> [What the exercise asks]
Scan the data below for the string "final". Show every line where it turns up.

Stored data entries:
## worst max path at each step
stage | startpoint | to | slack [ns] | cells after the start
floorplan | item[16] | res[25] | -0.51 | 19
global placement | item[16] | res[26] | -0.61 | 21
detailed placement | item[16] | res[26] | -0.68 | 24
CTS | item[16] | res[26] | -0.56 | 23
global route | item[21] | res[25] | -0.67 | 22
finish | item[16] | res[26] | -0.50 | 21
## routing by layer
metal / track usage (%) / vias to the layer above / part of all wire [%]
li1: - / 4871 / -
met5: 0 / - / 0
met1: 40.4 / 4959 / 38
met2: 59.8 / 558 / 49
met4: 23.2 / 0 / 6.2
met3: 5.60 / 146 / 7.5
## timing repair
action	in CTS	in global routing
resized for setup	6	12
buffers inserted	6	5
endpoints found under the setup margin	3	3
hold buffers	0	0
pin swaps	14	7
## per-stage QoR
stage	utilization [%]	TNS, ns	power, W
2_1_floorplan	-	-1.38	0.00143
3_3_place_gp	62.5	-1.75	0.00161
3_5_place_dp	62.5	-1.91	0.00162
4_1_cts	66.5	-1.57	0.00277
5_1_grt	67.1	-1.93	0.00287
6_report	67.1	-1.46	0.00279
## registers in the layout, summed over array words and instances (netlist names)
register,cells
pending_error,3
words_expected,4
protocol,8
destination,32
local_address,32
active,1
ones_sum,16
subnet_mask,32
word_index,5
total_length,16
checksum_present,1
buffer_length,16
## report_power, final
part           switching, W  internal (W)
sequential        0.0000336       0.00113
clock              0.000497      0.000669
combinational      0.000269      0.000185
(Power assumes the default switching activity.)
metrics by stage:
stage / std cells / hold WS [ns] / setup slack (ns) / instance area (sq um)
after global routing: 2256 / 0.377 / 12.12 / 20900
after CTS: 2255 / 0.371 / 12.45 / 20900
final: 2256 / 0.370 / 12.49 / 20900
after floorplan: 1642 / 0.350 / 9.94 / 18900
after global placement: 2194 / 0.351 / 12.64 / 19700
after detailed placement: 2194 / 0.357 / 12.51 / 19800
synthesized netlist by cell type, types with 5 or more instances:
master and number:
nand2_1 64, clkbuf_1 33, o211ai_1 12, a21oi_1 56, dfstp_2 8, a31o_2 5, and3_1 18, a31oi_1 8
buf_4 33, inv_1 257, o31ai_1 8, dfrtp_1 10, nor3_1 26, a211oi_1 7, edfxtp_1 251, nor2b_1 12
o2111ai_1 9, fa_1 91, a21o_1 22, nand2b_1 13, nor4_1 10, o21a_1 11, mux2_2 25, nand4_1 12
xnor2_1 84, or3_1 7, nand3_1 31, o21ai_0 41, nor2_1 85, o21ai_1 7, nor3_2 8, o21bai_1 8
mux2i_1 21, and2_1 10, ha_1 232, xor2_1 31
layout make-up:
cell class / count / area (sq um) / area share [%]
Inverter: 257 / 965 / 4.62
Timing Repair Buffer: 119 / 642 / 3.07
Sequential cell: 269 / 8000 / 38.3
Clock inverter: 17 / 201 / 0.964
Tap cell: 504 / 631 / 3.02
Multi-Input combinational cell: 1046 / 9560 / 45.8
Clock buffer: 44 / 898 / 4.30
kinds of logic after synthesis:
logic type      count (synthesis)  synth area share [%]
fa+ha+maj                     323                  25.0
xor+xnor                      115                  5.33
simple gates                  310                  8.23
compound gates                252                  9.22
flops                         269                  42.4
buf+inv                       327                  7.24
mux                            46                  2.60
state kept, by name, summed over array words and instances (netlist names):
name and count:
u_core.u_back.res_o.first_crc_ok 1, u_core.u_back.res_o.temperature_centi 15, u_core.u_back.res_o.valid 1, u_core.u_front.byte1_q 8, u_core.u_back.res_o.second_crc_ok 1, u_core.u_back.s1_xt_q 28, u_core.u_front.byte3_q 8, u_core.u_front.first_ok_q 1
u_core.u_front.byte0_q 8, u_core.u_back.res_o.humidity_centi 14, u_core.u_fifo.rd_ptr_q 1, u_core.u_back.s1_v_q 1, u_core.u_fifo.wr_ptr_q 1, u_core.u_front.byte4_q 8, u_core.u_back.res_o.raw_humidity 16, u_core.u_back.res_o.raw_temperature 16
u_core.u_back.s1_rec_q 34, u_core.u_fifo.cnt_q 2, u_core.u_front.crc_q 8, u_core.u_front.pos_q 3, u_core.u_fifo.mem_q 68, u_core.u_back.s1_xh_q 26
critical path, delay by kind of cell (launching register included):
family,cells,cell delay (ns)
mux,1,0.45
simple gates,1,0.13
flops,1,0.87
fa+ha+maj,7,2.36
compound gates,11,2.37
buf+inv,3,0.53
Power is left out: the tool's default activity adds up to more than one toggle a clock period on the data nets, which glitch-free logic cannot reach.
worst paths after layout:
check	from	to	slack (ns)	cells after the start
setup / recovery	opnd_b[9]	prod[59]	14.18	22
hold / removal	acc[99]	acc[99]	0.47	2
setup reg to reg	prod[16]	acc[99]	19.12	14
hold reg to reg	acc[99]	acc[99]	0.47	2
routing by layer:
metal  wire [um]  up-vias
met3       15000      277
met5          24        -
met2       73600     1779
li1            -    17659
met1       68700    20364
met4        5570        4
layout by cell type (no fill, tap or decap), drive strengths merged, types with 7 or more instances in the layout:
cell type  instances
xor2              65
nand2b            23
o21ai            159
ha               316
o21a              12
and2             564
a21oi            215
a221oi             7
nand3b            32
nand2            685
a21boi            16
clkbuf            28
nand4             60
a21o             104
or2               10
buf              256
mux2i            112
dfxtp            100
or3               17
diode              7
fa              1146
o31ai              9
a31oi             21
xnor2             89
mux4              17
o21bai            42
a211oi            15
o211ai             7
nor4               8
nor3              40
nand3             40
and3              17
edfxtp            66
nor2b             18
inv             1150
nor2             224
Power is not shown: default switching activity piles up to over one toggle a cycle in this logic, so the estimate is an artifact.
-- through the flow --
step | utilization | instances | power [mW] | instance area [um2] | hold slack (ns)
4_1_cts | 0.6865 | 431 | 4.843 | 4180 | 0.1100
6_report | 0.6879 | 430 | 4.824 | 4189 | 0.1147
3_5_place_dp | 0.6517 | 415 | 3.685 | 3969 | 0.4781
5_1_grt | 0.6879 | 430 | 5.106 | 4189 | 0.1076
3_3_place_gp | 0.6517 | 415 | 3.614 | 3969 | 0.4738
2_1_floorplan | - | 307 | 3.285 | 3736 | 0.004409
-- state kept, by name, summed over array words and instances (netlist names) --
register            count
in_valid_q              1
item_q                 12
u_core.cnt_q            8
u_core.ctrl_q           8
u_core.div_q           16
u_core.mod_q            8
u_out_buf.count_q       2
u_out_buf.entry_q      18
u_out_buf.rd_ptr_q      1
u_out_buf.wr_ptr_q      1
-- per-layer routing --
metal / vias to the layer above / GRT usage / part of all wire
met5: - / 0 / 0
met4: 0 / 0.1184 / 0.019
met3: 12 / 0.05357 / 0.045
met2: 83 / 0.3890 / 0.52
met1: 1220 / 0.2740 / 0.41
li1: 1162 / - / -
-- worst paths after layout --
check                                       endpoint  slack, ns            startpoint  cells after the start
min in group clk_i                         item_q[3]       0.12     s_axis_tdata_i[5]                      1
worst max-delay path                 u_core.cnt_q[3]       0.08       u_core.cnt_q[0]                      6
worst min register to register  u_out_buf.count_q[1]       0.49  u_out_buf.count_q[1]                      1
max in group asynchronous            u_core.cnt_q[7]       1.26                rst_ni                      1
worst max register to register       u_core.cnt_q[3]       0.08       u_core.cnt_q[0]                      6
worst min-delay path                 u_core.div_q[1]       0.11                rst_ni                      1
## config.mk

```make
export PLATFORM = sky130hd
export DESIGN_NAME = ibmva_cell
export DESIGN_NICKNAME = d
export VERILOG_FILES = /design/src/sv/ibmva_pkg.sv /design/src/sv/ibmva_cell.sv
export SDC_FILE = /design/constraint.sdc
export NUM_CORES = 1
export LEC_CHECK = 0
export BUFFER_PORTS_ARGS = -buffer_cell sky130_fd_sc_hd__clkbuf_2
export CORE_MARGIN = 2
export CORE_UTILIZATION = 49
export DETAILED_ROUTE_END_ITERATION = 8
export GPL_ROUTABILITY_DRIVEN = 0
export PLACE_DENSITY = 0.78
export SLEW_MARGIN = 20
export SYNTH_ARGS = -nofsm -noshare
export SYNTH_HDL_FRONTEND = slang
export SYNTH_SLANG_ARGS = --single-unit
```

## constraint.sdc

```tcl
create_clock -name clk_i -period 4.17 [get_ports clk_i]
set_input_delay 0 -clock clk_i [delete_from_list [all_inputs] [get_ports clk_i]]
set_output_delay 0 -clock clk_i [all_outputs]
set_load 0.01 [all_outputs]
```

> [Solution to the exercise]
## report_power, final
final: 2256 / 0.370 / 12.49 / 20900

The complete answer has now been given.